**Exercise brief**
The answer should consist of each line from the data below that includes "localparam".

**Exercise data**
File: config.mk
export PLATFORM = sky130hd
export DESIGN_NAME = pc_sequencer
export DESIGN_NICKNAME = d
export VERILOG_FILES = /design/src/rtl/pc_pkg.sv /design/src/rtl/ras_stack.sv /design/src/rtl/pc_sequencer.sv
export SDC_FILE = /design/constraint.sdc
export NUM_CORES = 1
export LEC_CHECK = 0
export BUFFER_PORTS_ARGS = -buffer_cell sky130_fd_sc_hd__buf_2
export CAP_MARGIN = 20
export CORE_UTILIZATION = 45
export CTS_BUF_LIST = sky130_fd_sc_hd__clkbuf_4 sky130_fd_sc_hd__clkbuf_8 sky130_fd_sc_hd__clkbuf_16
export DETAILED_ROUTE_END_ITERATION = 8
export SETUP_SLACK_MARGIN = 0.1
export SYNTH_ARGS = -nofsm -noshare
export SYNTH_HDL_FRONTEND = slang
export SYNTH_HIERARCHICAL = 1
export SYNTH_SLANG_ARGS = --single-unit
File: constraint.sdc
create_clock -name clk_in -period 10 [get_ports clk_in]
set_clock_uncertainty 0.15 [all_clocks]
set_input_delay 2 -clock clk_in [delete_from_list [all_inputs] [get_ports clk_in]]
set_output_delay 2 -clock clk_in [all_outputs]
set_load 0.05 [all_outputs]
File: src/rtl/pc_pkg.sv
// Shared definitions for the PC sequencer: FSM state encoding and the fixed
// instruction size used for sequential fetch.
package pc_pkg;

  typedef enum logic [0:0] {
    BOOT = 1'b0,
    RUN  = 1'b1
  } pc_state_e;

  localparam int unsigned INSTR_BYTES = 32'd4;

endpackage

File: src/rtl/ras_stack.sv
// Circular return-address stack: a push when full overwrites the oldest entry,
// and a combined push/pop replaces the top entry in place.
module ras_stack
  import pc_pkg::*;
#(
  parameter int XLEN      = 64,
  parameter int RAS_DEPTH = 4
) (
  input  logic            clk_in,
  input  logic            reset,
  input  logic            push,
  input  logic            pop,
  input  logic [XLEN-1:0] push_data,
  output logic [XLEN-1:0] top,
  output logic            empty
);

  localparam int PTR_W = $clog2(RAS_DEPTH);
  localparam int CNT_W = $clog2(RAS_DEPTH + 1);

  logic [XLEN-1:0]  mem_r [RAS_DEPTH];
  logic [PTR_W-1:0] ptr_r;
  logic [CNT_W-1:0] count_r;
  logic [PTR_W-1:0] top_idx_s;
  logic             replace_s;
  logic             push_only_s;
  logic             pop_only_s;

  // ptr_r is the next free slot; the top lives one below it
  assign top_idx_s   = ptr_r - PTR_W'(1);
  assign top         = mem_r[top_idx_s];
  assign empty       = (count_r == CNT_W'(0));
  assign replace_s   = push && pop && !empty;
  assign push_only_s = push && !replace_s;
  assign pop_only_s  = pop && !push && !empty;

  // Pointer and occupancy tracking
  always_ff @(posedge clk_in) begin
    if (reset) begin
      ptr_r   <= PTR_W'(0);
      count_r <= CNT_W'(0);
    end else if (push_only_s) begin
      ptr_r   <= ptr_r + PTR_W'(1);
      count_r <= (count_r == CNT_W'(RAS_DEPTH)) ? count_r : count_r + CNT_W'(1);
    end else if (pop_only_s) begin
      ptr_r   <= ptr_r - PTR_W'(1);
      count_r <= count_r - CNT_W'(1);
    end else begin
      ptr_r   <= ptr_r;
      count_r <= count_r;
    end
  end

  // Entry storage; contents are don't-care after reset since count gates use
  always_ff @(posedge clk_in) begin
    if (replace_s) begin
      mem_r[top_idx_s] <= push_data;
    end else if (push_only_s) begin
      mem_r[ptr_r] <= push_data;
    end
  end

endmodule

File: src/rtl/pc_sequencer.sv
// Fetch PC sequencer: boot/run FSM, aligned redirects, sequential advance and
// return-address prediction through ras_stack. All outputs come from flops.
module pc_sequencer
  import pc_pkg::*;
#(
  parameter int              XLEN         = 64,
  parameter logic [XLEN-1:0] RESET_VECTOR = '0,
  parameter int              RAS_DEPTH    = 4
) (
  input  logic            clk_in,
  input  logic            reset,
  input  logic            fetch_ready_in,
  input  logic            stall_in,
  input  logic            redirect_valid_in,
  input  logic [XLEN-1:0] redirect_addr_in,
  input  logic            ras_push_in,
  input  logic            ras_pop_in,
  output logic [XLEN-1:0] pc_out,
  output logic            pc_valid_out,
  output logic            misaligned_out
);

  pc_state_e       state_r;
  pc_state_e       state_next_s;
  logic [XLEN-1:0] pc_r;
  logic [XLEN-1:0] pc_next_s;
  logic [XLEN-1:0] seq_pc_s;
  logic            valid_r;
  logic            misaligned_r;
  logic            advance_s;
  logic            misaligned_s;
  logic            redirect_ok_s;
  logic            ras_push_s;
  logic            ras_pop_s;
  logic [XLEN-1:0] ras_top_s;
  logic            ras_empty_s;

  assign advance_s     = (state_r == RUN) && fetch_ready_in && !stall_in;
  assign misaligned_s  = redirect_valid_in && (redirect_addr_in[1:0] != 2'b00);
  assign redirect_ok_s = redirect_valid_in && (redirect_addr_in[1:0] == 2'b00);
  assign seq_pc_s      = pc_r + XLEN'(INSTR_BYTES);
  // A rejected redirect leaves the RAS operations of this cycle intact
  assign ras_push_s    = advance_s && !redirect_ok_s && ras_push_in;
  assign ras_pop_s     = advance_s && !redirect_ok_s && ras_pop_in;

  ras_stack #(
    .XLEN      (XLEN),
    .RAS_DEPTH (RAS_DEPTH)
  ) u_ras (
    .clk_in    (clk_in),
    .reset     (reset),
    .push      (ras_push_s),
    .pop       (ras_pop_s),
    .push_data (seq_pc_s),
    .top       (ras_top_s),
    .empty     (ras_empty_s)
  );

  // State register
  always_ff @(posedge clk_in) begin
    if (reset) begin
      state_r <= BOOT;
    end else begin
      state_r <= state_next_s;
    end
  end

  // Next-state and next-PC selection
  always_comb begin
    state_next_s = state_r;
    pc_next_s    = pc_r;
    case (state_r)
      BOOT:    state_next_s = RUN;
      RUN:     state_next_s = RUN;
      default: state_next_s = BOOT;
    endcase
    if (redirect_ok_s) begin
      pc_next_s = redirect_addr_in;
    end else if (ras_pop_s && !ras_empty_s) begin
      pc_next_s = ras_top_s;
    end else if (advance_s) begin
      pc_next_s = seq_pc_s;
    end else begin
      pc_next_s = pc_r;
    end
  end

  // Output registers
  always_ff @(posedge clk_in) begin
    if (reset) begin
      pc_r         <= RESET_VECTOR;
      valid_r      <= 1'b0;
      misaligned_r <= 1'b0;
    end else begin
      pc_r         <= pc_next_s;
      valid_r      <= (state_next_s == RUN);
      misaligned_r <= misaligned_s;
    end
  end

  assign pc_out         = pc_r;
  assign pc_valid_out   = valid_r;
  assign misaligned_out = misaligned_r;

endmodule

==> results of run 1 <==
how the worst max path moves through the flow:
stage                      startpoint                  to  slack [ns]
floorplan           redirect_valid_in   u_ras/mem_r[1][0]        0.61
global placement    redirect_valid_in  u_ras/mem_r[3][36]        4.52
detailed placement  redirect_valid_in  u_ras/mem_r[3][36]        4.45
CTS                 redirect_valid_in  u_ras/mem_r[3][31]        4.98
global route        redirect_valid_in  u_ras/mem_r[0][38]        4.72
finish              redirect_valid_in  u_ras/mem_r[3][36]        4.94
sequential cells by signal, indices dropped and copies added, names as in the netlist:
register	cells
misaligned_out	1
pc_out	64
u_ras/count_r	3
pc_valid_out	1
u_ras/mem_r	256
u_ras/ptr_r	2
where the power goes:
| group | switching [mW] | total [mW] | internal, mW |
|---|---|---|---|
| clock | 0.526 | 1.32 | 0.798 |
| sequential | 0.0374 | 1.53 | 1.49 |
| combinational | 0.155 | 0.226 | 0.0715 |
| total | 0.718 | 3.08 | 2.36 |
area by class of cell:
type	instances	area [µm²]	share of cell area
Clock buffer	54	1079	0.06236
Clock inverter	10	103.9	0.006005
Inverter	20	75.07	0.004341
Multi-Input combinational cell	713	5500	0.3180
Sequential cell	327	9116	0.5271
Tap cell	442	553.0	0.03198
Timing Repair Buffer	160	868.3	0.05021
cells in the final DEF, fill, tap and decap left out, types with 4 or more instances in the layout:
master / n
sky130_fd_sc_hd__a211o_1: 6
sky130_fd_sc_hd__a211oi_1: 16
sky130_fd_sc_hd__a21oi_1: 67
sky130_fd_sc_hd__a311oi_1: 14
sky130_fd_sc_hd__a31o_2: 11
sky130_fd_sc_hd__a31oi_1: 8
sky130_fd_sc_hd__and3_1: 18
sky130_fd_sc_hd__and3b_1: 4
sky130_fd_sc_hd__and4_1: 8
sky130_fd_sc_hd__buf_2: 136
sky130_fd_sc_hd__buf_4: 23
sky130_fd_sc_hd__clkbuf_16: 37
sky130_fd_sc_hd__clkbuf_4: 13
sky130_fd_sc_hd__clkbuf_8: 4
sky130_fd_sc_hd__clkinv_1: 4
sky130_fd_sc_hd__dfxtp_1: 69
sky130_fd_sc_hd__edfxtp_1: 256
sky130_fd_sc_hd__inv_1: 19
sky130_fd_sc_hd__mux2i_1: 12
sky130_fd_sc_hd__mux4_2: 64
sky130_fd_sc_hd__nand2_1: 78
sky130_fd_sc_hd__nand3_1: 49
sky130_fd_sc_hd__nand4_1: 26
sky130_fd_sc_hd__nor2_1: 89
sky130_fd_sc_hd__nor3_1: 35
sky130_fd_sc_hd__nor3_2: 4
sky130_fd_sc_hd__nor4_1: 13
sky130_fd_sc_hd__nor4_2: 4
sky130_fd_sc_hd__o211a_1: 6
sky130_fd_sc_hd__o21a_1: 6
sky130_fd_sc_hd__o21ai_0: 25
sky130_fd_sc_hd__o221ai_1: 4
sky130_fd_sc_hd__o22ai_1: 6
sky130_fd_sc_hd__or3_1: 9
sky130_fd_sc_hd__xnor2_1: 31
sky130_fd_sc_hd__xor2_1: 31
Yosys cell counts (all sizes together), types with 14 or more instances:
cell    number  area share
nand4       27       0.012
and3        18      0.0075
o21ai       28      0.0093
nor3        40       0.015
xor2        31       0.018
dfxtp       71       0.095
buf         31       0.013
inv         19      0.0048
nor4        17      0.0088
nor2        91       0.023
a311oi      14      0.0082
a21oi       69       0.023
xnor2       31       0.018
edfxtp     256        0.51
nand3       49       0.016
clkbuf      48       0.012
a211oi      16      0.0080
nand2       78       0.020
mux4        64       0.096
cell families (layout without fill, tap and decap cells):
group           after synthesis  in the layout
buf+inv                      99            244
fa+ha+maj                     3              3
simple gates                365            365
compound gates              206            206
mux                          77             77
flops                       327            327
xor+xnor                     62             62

**Worked solution**
  localparam int unsigned INSTR_BYTES = 32'd4;
  localparam int PTR_W = $clog2(RAS_DEPTH);
  localparam int CNT_W = $clog2(RAS_DEPTH + 1);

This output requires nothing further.